Dear Dr. Bailey, I am wondering if you can recommend a product for me. I am 50 years old. I have been using Jason brand vitamin C cleanser and face cream (both from Whole Foods) for over 20 years and I have never had a problem with it. In fact, people have always told me I have great skin. However, about a year ago, I tried a new product that was supposed to target wrinkles under the eyes. After a week of using this product, the pores under my eyes got clogged. They now look like chicken skin. You can't squeeze the pores. They are bumps. Other than this, my skin looks great. Common sense tells me that a good Retinol A serum at night on the area might help. But I can't find one. I do not want a Retinol A moisturizer. I don't want to lubricate the area. I want a serum. First of all, do you think this would help? And second, can you recommend a Retinol A serum that I should try? Thank you for any help you can offer. Sincerely, Gina P.

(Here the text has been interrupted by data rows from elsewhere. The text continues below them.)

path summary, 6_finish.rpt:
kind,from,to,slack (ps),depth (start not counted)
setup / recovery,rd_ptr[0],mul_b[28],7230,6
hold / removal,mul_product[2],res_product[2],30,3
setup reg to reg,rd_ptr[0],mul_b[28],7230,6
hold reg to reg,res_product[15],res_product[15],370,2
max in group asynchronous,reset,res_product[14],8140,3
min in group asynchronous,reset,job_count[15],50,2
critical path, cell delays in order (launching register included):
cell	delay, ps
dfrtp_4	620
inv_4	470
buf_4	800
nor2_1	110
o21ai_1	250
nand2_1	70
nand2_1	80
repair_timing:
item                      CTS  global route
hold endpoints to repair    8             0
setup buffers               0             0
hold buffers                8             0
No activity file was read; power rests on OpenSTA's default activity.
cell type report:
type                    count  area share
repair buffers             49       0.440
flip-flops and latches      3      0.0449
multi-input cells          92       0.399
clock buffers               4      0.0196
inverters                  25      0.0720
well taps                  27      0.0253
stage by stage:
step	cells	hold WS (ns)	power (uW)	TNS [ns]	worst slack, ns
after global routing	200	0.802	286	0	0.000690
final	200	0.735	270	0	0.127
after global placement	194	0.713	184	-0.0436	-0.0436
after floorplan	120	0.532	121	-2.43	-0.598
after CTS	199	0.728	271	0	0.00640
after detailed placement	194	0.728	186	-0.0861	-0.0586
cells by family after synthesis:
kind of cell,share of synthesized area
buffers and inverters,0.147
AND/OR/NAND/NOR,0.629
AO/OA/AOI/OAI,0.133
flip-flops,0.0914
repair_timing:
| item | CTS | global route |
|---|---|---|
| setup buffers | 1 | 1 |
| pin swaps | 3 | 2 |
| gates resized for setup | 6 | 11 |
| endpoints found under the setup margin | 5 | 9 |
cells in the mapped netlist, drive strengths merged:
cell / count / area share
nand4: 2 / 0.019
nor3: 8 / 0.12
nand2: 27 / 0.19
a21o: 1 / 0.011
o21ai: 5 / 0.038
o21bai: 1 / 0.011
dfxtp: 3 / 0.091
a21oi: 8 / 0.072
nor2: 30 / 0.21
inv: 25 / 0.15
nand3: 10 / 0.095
[src/rtl/mem_access_stage_pkg.sv]
// rtl/mem_access_stage_pkg.sv - shared encodings for the data-memory access stage
package mem_pkg;

  localparam int BE_W = 4;

  typedef enum logic [2:0] {
    F3_LB  = 3'b000,
    F3_LH  = 3'b001,
    F3_LW  = 3'b010,
    F3_LBU = 3'b100,
    F3_LHU = 3'b101
  } funct3_e;

  localparam funct3_e F3_SB = F3_LB;
  localparam funct3_e F3_SH = F3_LH;
  localparam funct3_e F3_SW = F3_LW;

  typedef enum logic [1:0] {
    S_IDLE = 2'd0,
    S_WAIT = 2'd1,
    S_RESP = 2'd2
  } state_e;

  typedef enum logic [1:0] {
    SZ_BYTE = 2'd0,
    SZ_HALF = 2'd1,
    SZ_WORD = 2'd2
  } size_e;

  // Unused encodings (011, 110, 111) fall through to word accesses.
  function automatic size_e access_size(input logic [2:0] f3);
    case (f3[1:0])
      2'b00:   return SZ_BYTE;
      2'b01:   return SZ_HALF;
      default: return SZ_WORD;
    endcase
  endfunction

endpackage

[src/rtl/mem_access_stage_load_align.sv]
// rtl/mem_access_stage_load_align.sv - load data lane extraction and sign/zero extension
module load_align #(
  parameter int WIDTH = 32
) (
  input  logic [WIDTH-1:0] raw,
  input  logic [1:0]       off,
  input  logic [2:0]       funct3,
  output logic [WIDTH-1:0] data
);
  import mem_pkg::*;

  logic [WIDTH-1:0] shifted;

  always_comb begin
    shifted = raw >> {off, 3'b000};
    data    = raw;
    case (access_size(funct3))
      SZ_BYTE: data = funct3[2] ? {{(WIDTH-8){1'b0}}, shifted[7:0]}
                                : {{(WIDTH-8){shifted[7]}}, shifted[7:0]};
      SZ_HALF: data = funct3[2] ? {{(WIDTH-16){1'b0}}, shifted[15:0]}
                                : {{(WIDTH-16){shifted[15]}}, shifted[15:0]};
      default: data = raw;
    endcase
  end

endmodule

[src/rtl/mem_access_stage.sv]
// rtl/mem_access_stage.sv - MEM stage: dmem req/ack handshake, lanes, load alignment (option: MEM_MISALIGN_TRAP_EN)
module mem_access_stage #(
  parameter int WIDTH = 32,
  parameter int BE_W  = mem_pkg::BE_W
) (
  input  logic             clk,
  input  logic             rst,
  input  logic             valid_i,
  input  logic             mem_read_i,
  input  logic             mem_write_i,
  input  logic [2:0]       funct3_i,
  input  logic [WIDTH-1:0] addr_i,
  input  logic [WIDTH-1:0] wdata_i,
  output logic             stall_o,
  output logic [WIDTH-1:0] rdata_o,
  output logic             misalign_o,
  output logic             dmem_req_o,
  output logic             dmem_we_o,
  output logic [WIDTH-1:0] dmem_addr_o,
  output logic [WIDTH-1:0] dmem_wdata_o,
  output logic [BE_W-1:0]  dmem_be_o,
  input  logic             dmem_ack_i,
  input  logic [WIDTH-1:0] dmem_rdata_i
);
  import mem_pkg::*;

  state_e           state, state_nxt;
  size_e            size;
  logic             access, misalign, issue;
  logic [1:0]       off;
  logic [BE_W-1:0]  be_nxt;
  logic [WIDTH-1:0] wdata_lanes, load_data;
  logic             ld_pend;
  logic [1:0]       ld_off;
  logic [2:0]       ld_f3;

  always_comb begin
    size        = access_size(funct3_i);
    access      = valid_i & (mem_read_i | mem_write_i);
    off         = 2'b00;
    be_nxt      = 4'b1111;
    wdata_lanes = wdata_i;
    // Offending low address bits are dropped here, so a word always uses offset 0.
    case (size)
      SZ_BYTE: begin
        off         = addr_i[1:0];
        be_nxt      = 4'b0001 << addr_i[1:0];
        wdata_lanes = {4{wdata_i[7:0]}};
      end
      SZ_HALF: begin
        off         = {addr_i[1], 1'b0};
        be_nxt      = 4'b0011 << {addr_i[1], 1'b0};
        wdata_lanes = {2{wdata_i[15:0]}};
      end
      default: ;
    endcase
`ifdef MEM_MISALIGN_TRAP_EN
    misalign = access & (((size == SZ_HALF) & addr_i[0]) |
                         ((size == SZ_WORD) & (addr_i[1:0] != 2'b00)));
`else
    misalign = 1'b0;
`endif
    issue      = (state == S_IDLE) & access & ~misalign;
    misalign_o = ~rst & (state == S_IDLE) & misalign;
    stall_o    = ~rst & (issue | (state == S_WAIT));

    state_nxt = state;
    case (state)
      S_IDLE:  if (issue) state_nxt = S_WAIT;
      S_WAIT:  if (dmem_ack_i) state_nxt = S_RESP;
      S_RESP:  state_nxt = S_IDLE;
      default: state_nxt = S_IDLE;
    endcase
  end

  always_ff @(posedge clk) begin
    if (rst) state <= S_IDLE;
    else     state <= state_nxt;
  end

  load_align #(.WIDTH(WIDTH)) u_load_align (
    .raw    (dmem_rdata_i),
    .off    (ld_off),
    .funct3 (ld_f3),
    .data   (load_data)
  );

  always_ff @(posedge clk) begin
    if (rst) begin
      dmem_req_o   <= 1'b0;
      dmem_we_o    <= 1'b0;
      dmem_addr_o  <= '0;
      dmem_wdata_o <= '0;
      dmem_be_o    <= '0;
      rdata_o      <= '0;
      ld_pend      <= 1'b0;
      ld_off       <= 2'b00;
      ld_f3        <= 3'b000;
    end else if (issue) begin
      dmem_req_o   <= 1'b1;
      dmem_we_o    <= mem_write_i;
      dmem_addr_o  <= {addr_i[WIDTH-1:2], 2'b00};
      dmem_wdata_o <= mem_write_i ? wdata_lanes : '0;
      dmem_be_o    <= be_nxt;
      ld_pend      <= ~mem_write_i;
      ld_off       <= off;
      ld_f3        <= funct3_i;
    end else if ((state == S_WAIT) && dmem_ack_i) begin
      dmem_req_o   <= 1'b0;
      dmem_we_o    <= 1'b0;
      dmem_addr_o  <= '0;
      dmem_wdata_o <= '0;
      dmem_be_o    <= '0;
      if (ld_pend) rdata_o <= load_data;
    end
  end

endmodule

[config.mk]
export PLATFORM = sky130hd
export DESIGN_NAME = mem_access_stage
export DESIGN_NICKNAME = d
export VERILOG_FILES = /design/src/rtl/mem_access_stage_pkg.sv /design/src/rtl/mem_access_stage_load_align.sv /design/src/rtl/mem_access_stage.sv
export SDC_FILE = /design/constraint.sdc
export NUM_CORES = 1
export LEC_CHECK = 0
export BUFFER_PORTS_ARGS = -buffer_cell sky130_fd_sc_hd__buf_2
export CAP_MARGIN = 5
export CORE_ASPECT_RATIO = 2
export CORE_UTILIZATION = 25
export CTS_CLUSTER_DIAMETER = 120
export CTS_CLUSTER_SIZE = 30
export DETAILED_ROUTE_END_ITERATION = 10
export PLACE_DENSITY = 0.59
export SLEW_MARGIN = 20
export SYNTH_ARGS = -nofsm -noshare
export SYNTH_HDL_FRONTEND = slang
export SYNTH_HIERARCHICAL = 1
export SYNTH_SLANG_ARGS = --single-unit
[constraint.sdc]
create_clock -name clk -period 1.55 [get_ports clk]
set_input_delay 0.155 -clock clk [delete_from_list [all_inputs] [get_ports clk]]
set_output_delay 0.155 -clock clk [all_outputs]
set_load 0.005 [all_outputs]
======== Yosys cells after proc, flatten, opt, wreduce, memory -nomap -nowiden ========
Cells that the tools add are included.
operators by class
  equal/unequal tests ..................... 7
  shifts and indexed selects .............. 3
  multiplexer cells ....................... 21
  bitwise logic cells ..................... 8
  reduce and logical (&&, ||, !) cells .... 9
operator list
  operator               count
  $mux W32               7
  $pmux W32 S2           2
  $shr A32 B5 Y16        1
  $pmux W2 S2            4
  $eq A2 B1 Y1 const B   5
  $logic_not A2 Y1       5
  $mux W4                2
  $pmux W4 S2            1
  $mux W2                2
  $ne A2 B2 Y1 const B   2
  $shl A1 B2 Y4 const A  1
  $shl A2 B2 Y4 const A  1
  $and A1 B1 Y1          3
  $mux W1                3
  $not A1 Y1             3
  $reduce_and A3 Y1      1
  $or A1 B1 Y1           2
  $reduce_and A2 Y1      1
  $reduce_bool A2 Y1     1
  $logic_and A1 B1 Y1    1
word-level totals
  register bits after elaboration ......... 108
  input port bits ......................... 105
  output and inout port bits .............. 104
  logic and storage cells ................. 58

======== Longest topological paths before layout ========
Gate-level depths: netlist of the first run.
  word-level depth ........................ 6
  gate-level depth with buffers ........... 7
  mapped depth without buffers ............ 5

======== Modules after synthesis ========
The synthesis of the first run kept the hierarchy.
modules (own cells, without submodules)
  module            times used  cells each  area each (sq um)  sequential area each (sq um)
  mem_access_stage  1           436         3,991.3            2,162.1
  load_align        1           109         721.9              0.0

======== Worst setup path before layout of the first run ========
Ideal clock, no wire load.
  path type ............................... flip-flop to flip-flop
  from .................................... register ld_off[0]
  to ...................................... register rdata_o[17]
  data arrival time ....................... 1.531 ns
  required time ........................... 1.418 ns
  setup slack ............................. -0.113 ns
  cell stages (with the launch flop) ...... 7
  buffers on the path ..................... 1
  path through ............................ dfxtp_1 -> mux4_2 -> o211ai_4 -> buf_6 -> o21ai_0 -> nand2_1 -> a21oi_1
on the way
  cells in the longest elaborated chain, start to end .. 3
  elaborated cells between the ends (all ways) .. 4
RTL lines
  what                         line                                                                  source
  start, declared              mem_access_stage.sv:34                                                logic [1:0] ld_off;
  start signal, assigned       mem_access_stage.sv:97                                                ld_off <= 2'b00;
  start signal, assigned       mem_access_stage.sv:106                                               ld_off <= off;
  $shr A32 B5 Y16 (*)          mem_access_stage_load_align.sv:15                                     shifted = raw >> {off, 3'b000};
  $mux W32 (on tied branches)  mem_access_stage_load_align.sv:20, mem_access_stage_load_align.sv:18
  $pmux W32 S2 (*)             mem_access_stage_load_align.sv:17                                     case (access_size(funct3))
  net load_data[17]            mem_access_stage.sv:32                                                logic [WIDTH-1:0] wdata_lanes, load_data;
  end signal, assigned         mem_access_stage.sv:114                                               if (ld_pend) rdata_o <= load_data;
  end, declared                mem_access_stage.sv:15                                                output logic [WIDTH-1:0] rdata_o,
The timed path passes the listed nets; every way through them passes the cells marked *.
A chain may end at the register's enable or synchronous reset.

======== Worst setup path in the final report of the first run ========
  from .................................... register ld_off[0]
  to ...................................... register rdata_o[16]
The elaborated chain is that of the path after synthesis.
--- config.mk ---
export PLATFORM = sky130hd
export DESIGN_NAME = sha256_msg_scheduler
export DESIGN_NICKNAME = d
export VERILOG_FILES = /design/src/rtl/sha256_msg_scheduler.sv
export SDC_FILE = /design/constraint.sdc
export NUM_CORES = 2
export LEC_CHECK = 0
export ABC_AREA = 1
export BUFFER_PORTS_ARGS = -buffer_cell sky130_fd_sc_hd__buf_4
export CORE_MARGIN = 5
export CORE_UTILIZATION = 61
export CTS_CLUSTER_SIZE = 12
export DETAILED_ROUTE_END_ITERATION = 8
export PLACE_DENSITY = 0.78
export SYNTH_ARGS = -nofsm -noshare
export SYNTH_HDL_FRONTEND = slang
export SYNTH_SLANG_ARGS = --single-unit
--- constraint.sdc ---
create_clock -name clk -period 20.2 [get_ports clk]
set_input_delay 2.02 -clock clk [delete_from_list [all_inputs] [get_ports clk]]
set_output_delay 2.02 -clock clk [all_outputs]
set_load 0.01 [all_outputs]
--- src/rtl/sha256_msg_scheduler.sv ---
// rtl/sha256_msg_scheduler.sv - SHA-256 message schedule: 16-word sliding window, one shared adder,
// W[t+16] built over three STN-paced cycles and handed straight to the round engine.
`timescale 1ns/1ps
module sha256_msg_scheduler #(
  parameter int WORD_W       = 32,
  parameter int NUM_ROUNDS   = 64,
  parameter int EXPAND_LIMIT = 48
) (
  input  logic              clk,
  input  logic              rst,
  input  logic              load_en,
  input  logic [3:0]        load_addr,
  input  logic [WORD_W-1:0] load_data,
  input  logic              start,
  input  logic              stn,
  output logic [WORD_W-1:0] wt_out,
  output logic [5:0]        round_idx,
  output logic              busy,
  output logic              sched_done,
  output logic              overrun
);

  localparam logic [5:0] LAST_ROUND = 6'(NUM_ROUNDS - 1);
  localparam logic [5:0] EXP_LIM    = 6'(EXPAND_LIMIT);

  typedef enum logic [2:0] {IDLE, READY, ADD0, ADD1, ADD2, DONE} state_t;

  state_t            state, next_state;
  logic [WORD_W-1:0] window [16];
  logic [WORD_W-1:0] acc;
  logic              stn_q;
  logic              stn_fall;
  logic              load_ok, clear_round, shift, acc_we, set_ovr;
  logic [WORD_W-1:0] add_a, add_b, add_sum;

  function automatic logic [WORD_W-1:0] sig0(input logic [WORD_W-1:0] x);
    return {x[6:0], x[31:7]} ^ {x[17:0], x[31:18]} ^ (x >> 3);
  endfunction

  function automatic logic [WORD_W-1:0] sig1(input logic [WORD_W-1:0] x);
    return {x[16:0], x[31:17]} ^ {x[18:0], x[31:19]} ^ (x >> 10);
  endfunction

  assign stn_fall = stn_q & ~stn;

  always_ff @(posedge clk or posedge rst) begin
    if (rst) state <= IDLE;
    else     state <= next_state;
  end

  always_comb begin
    next_state  = state;
    load_ok     = 1'b0;
    clear_round = 1'b0;
    shift       = 1'b0;
    acc_we      = 1'b0;
    set_ovr     = 1'b0;
    case (state)
      IDLE, DONE: begin
        load_ok = 1'b1;
        if (start) begin
          next_state  = READY;
          clear_round = 1'b1;
        end
      end
      READY: begin
        if (stn_fall) next_state = (round_idx == LAST_ROUND) ? DONE : ADD0;
      end
      ADD0: begin
        acc_we     = 1'b1;
        set_ovr    = stn_fall;
        next_state = ADD1;
      end
      ADD1: begin
        acc_we     = 1'b1;
        set_ovr    = stn_fall;
        next_state = ADD2;
      end
      ADD2: begin
        shift      = 1'b1;
        set_ovr    = stn_fall;
        next_state = READY;
      end
      default: next_state = IDLE;
    endcase
  end

  // The single adder: sigma1(W[t+14])+W[t+9], then +sigma0(W[t+1]), then +W[t].
  always_comb begin
    add_a = acc;
    add_b = window[0];
    case (state)
      ADD0: begin
        add_a = sig1(window[14]);
        add_b = window[9];
      end
      ADD1: add_b = sig0(window[1]);
      default: ;
    endcase
  end

  assign add_sum = add_a + add_b;

  always_ff @(posedge clk or posedge rst) begin
    if (rst) begin
      for (int i = 0; i < 16; i++) window[i] <= '0;
      acc       <= '0;
      stn_q     <= 1'b0;
      round_idx <= '0;
      overrun   <= 1'b0;
    end else begin
      stn_q <= stn;
      if (acc_we) acc <= add_sum;
      if (load_ok && load_en) window[load_addr] <= load_data;
      if (shift) begin
        for (int i = 0; i < 15; i++) window[i] <= window[i+1];
        // Words past W63 are never consumed, so the tail is zero-filled.
        window[15] <= (round_idx < EXP_LIM) ? add_sum : '0;
        round_idx  <= round_idx + 6'd1;
      end
      if (clear_round) begin
        round_idx <= '0;
        overrun   <= 1'b0;
      end else if (set_ovr) begin
        overrun <= 1'b1;
      end
    end
  end

  assign wt_out     = window[0];
  assign busy       = (state == ADD0) || (state == ADD1) || (state == ADD2);
  assign sched_done = (state == DONE);

endmodule

# Word level (Yosys, flattened, before mapping)
# Cells that the tools add are included.
# classes
n_addsub	2
magnitude_cmp	3
eq_ne	8
n_mux	22
n_bitwise	7
reduce_logical	12
# op_table
operator	n
512-bit 2-to-1 mux	2
512-bit bitwise mux	1
32-bit demux with 4-bit select	1
32-bit 2-to-1 mux	3
32-bit case mux with 2 select lines	1
32-bit bitwise XOR	2
32-bit adder	1
32-bit by 22-bit bitwise XOR with 32-bit output	1
32-bit by 29-bit bitwise XOR with 32-bit output	1
3-bit case mux with 5 select lines	1
6-bit 2-to-1 mux	2
3-bit 2-to-1 mux	3
1-bit 2-to-1 mux	8
6-bit by 1-bit adder with 6-bit output, second input constant	1
3-bit by 2-bit equality test with 1-bit output, second input constant	2
3-bit equality test, second input constant	2
6-bit equality test, second input constant	1
6-bit less-than comparator, second input constant	1
2-bit nonzero test	3
5-bit greater-or-equal comparator, second input constant	1
5-bit by 1-bit less-than comparator with 1-bit output, second input constant	1
4-bit inverter with 5-bit output	1
2-bit != test, second input constant	2
2-bit OR reduction	2
8 further kinds	10
# totals
regBits	555
input_bits	41
out_inout_bits	41
elab_cells	75

# Logic depth before layout (Yosys ltp)
# depth
ltp_word	8
depth_mapped	20
mapped_depth_nobuf	20

# Worst setup path after synthesis
# No wires, ideal clock.
# synth_timing
path_kind	input to register
start	in load_addr[1]
end	reg window[100] (netlist bit)
setup_ns	0.129
arrival_ns	3.192
required_ns	20.071
setup_slack_ns	16.878
cell_stages	7
n_path_buf	1
cell_sequence	nor2_1 > inv_1 > nor2_1 > o21ai_4 > buf_2 > a22oi_1 > o31ai_1
# synth_between
elab_chain_len	8
word_cells_on_any_way	9
cone_classes	2 x order compare; 5 x mux; 1 x bitwise; 1 x reduce/logical
# synth_rtl
item	line_no	source
from (decl)	12	input logic [3:0] load_addr,
4-bit inverter with 5-bit output (implied by the code) (*)	114	if (load_ok && load_en) window[load_addr] <= load_data;
5-bit greater-or-equal comparator (implied by the code) / 5-bit by 1-bit less-than comparator with 1-bit output (equally long branches)	114	
1-bit logical AND (implied by the code)	114	
32-bit 2-to-1 mux (implied by the code)	114	
32-bit demux with 4-bit select (*)	114	
512-bit bitwise mux (*)	114	
512-bit 2-to-1 mux (*)	114	
512-bit 2-to-1 mux (*)	115	if (shift) begin
to (signal, indexed assignment)	114	
to (decl)	29	logic [WORD_W-1:0] window [16];
# Mark *: on every way between the ends. The rest lies on a longest branch, timed or not. The select of a mux whose other input is x is not followed.
# A chain may end at the register's enable or synchronous reset.

==> impl_metrics.yaml <==
status:
  result_of_the_run: "completed"
cts:
  clk_pin_slew_ps: 60
  h-tree-depth: 2
  clock_latency_of_the_later_clocked_register_in_the_worst_skew_pair_ps: 650
  cts.sink_count: 555
  cts-buffers-inserted: 57
  tritoncts_clock_tree: "yes"
  cts.root.buffer_cell: "clkbuf_16"
  postCtsHoldBufs: 0
  cts_buffer_depth: 3
  post_cts_buffers: 0
  post_cts.resized_instances: 0
floorplanning:
  die-area_um2: 50900
  rows: 79
  floorplan_core_area_um2: 46300
  boundaryPins: 82
  die_height_um: 226
  dieWidth_um: 226
  floorplan.initialDensity: 0.614
logic_synthesis:
  synthesis.area_um2: 28400
  synth_warnings: 0
  async_reset_ff_frac: 1.00
  netlist_instances: 3342
  ys_seq_elements: 555
  yosysSeqAreaShare: 0.489
  syn_avg_cell_area_um2: 8.49
  synth_flop_cell: "dfrtp_1"
  count_of_flip_flops_with_a_built_in_enable_after_synthesis: 0
  synth.net_count: 3416
  netlist-cell-type-count: 41
sta:
  setup_viol: 0
  timing.slew.headroom: 0.0810
  min_period_over_period: 0.227
  drv_slew: 0
  rsz0062_at_grt: "false"
  timing_worst_slew_pin_value_ps: 1360
  max_clock_freq_mhz: 218
  final.setup.tns_ps: 0
  finalHoldViolCount: 0
  fin_worst_skew_ps: 63.8
  post-route-min-period_ps: 4580
finish:
  area_of_the_multi_input_gates_um2: 12000
  seqCellArea_um2: 13900
  post_route_cells_drive_above_1_share: 0.0784
  flow.area_growth_from_synthesis_pct: 7.99
  finalNetCount: 3347
  fin_cells: 3911
  nFillCells: 3860
drt:
  detailroute.via_count: 25100
  routed-wl-met2_um: 40400
  route.antenna.remaining_nets: 0
  wire_per_inst_um: 24.5
  top_signal_layer_used: "met5"
  drc: 0
  wl_met3_um: 12400
  detail_route.first_pass.iterations: 6
  via_per_inst: 6.43
  dr.first_iter.drc_count: 3300
  detail_route.wirelength.met1_um: 38600
  drt_wl_total_um: 95600
global_routing:
  grt_remaining_overflow: 0
  wire_length_of_the_first_global_routing_pass_um: 146000
  antenna_found_initial: 3
  grt_util_all_layers: 0.375
  largest_net_degree_at_the_start_of_global_routing: 128
  first_global_vias: 23600
worst_hold_path:
  hp-class: "flop to flop"
  worstHoldPathCells: 2
place:
  place_congestion: 0.995
  io_buffer_count: 81
  dp_hpwl_um: 66500
  numPlacedInstances: 3821
worst_setup_path:
  cp_max_fo: 115
  critical_path_arrival_ps: 5230
  worstRegToRegCells: 13
  required_ps: 20850
  crit_path_end_kind: "async pin"
  worstSetupPathType: "primary input to async pin"
  timing.critical_path.from_type: "primary input"
power:
  vdd_ir_drop_max_mv: 0.161
  cellLeakagePower_uw: 0.0138
  power_density_nw_per_um2: 174
run:
  drv.max_cap_violation_count: 0
-- flip-flops by register name, summed over array words and instances, names as in the netlist --
register   cells
wt_out        32
acc           32
state          3
window       480
overrun        1
round_idx      6
stn_q          1
-- per-stage QoR --
stage / utilization / hold WS [ps] / power, uW / cell area [um^2] / worst slack [ps]
after global routing: 0.662 / 483 / 5650 / 30600 / 15000
final: 0.663 / 471 / 5330 / 30600 / 15620
after floorplan: - / 444 / 3450 / 28400 / 2660
after detailed placement: 0.625 / 464 / 4230 / 28900 / 14800
after global placement: 0.625 / 460 / 4160 / 28900 / 14850
after CTS: 0.662 / 478 / 5250 / 30600 / 15470
-- cell usage in the layout (no fill, tap or decap), drive strengths merged --
cell	count
nand2	763
dfrtp	555
inv	346
o21ai	291
a22oi	268
nor2	226
buf	120
a31oi	118
nand3	94
o221ai	94
a21oi	76
clkbuf	76
xnor2	64
xor2	38
ha	32
or2	29
o31ai	28
o211ai	21
a32oi	14
clkinv	11
o22ai	9
nor3	7
o21a	6
o21bai	3
nand3b	3
nand4	3
diode	2
bufinv	2
a21o	1
a221oi	1
nor4	1
fa	1
clkinvlp	1
-- cell type report --
type / count / share of cell area
Antenna cell: 2 / 0.000163
Clock buffer: 76 / 0.0518
Clock inverter: 12 / 0.00523
Inverter: 348 / 0.0431
Multi-Input combinational cell: 2191 / 0.392
Sequential cell: 555 / 0.453
Tap cell: 607 / 0.0248
Timing Repair Buffer: 120 / 0.0294
-- synthesized netlist by cell type, types with 10 or more instances --
cell type	instances	area share
buf_2	99	0.017
a31oi_1	118	0.026
ha_1	32	0.014
nand3_1	94	0.017
nor2_1	225	0.030
a32oi_1	14	0.0043
o21ai_1	18	0.0032
o21ai_2	10	0.0031
xnor2_1	64	0.020
buf_4	37	0.0098
o221ai_1	94	0.029
a21oi_1	76	0.013
xor2_1	38	0.012
o211ai_1	21	0.0056
dfrtp_1	555	0.49
a22oi_1	268	0.071
o21ai_0	259	0.046
nand2_1	758	0.10
or2_2	29	0.0064
inv_1	341	0.045
o31ai_1	26	0.0069
clkbuf_1	102	0.013
-- kinds of logic after synthesis --
| family | after synthesis | synth area share |
|---|---|---|
| AND/OR/NAND/NOR | 1126 | 0.158 |
| AO/OA/AOI/OAI | 930 | 0.217 |
| buffers and inverters | 596 | 0.0899 |
| flip-flops | 555 | 0.489 |
| XOR/XNOR | 102 | 0.0315 |
| adder cells (fa/ha/maj) | 33 | 0.0148 |
-- worst max-delay path, stage by stage --
cell and delay, ps:
buf_4 130, inv_8 530, buf_4 730, buf_4 840, buf_4 830
-- metal layers --
| layer | GRT usage | up-vias |
|---|---|---|
| met5 | 0 | - |
| met4 | 0.143 | 4 |
| met3 | 0.115 | 234 |
| met2 | 0.535 | 1450 |
| met1 | 0.543 | 12300 |
| li1 | - | 11200 |
-- final timing paths --
check,from,endpoint,slack (ps)
max,rst,window[310]$_DFFE_PP0P_,15620
min,acc[30]$_DFFE_PP0N_,acc[30]$_DFFE_PP0N_,470
max reg2reg,state[2]$_DFFE_PP0P_,window[12]$_DFFE_PP0P_,15670
min reg2reg,acc[30]$_DFFE_PP0N_,acc[30]$_DFFE_PP0N_,470
max in group clk,state[2]$_DFFE_PP0P_,window[12]$_DFFE_PP0P_,15670
min in group asynchronous,rst,window[292]$_DFFE_PP0P_,1510
-- power breakdown --
part	total [uW]	switching [uW]	leakage, uW	internal, uW
logic	2350	1580	0.00645	771
registers	1960	379	0.00649	1580
clock network	1020	446	0.000853	572
Note: power is estimated with default switching activity, not from simulation.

Hello Gina, The solution to treating bumps under the eyes needs to start with an accurate diagnosis, which means a trip to a dermatologist! The reason is that there are several other alternative causes of "bumps" under the eyes, and they are more common than clogged pores in this area.
Common causes of bumps on the lower eyelid skin:
- Prominent sebaceous glands. There are many sebaceous glands in this area and they become visible when the eyelid skin thins with age or becomes dark due to circles under the eye. They can look like "chicken skin" under the eyes - I love that description!
- Syringomas. These are actually benign tumors of the sweat glands. To remove or reduce these in size requires surgical or laser treatment.
- Milia. These are tiny white cysts that can form anywhere, including the eyelids. They can easily be lanced by someone trained in blood-born precautions (e.g. medical personnel).
Is there a real difference between a serum and a cream?
As for the difference between a serum and cream, it's actually not a hard and fast difference. Nor is there a precise definition. In fact, the term is often randomly selected by the product company for market niche purposes!
To really evaluate the pore-clogging capacity of a product, you have to read the label. Look for comedogenic ingredients, which I list here. Know that even this is not something that is well defined or absolute.
My Advanced Corrective Eye Repair Cream has the right amount of retinol for the eye area combined with other skin brighteners and ingredients to reduce undereye circles and puffiness. It is an opaque product that looks creamy, hence the term "cream." But it is light-weight and oil free. People love my eye cream. I wear it every day and love it too.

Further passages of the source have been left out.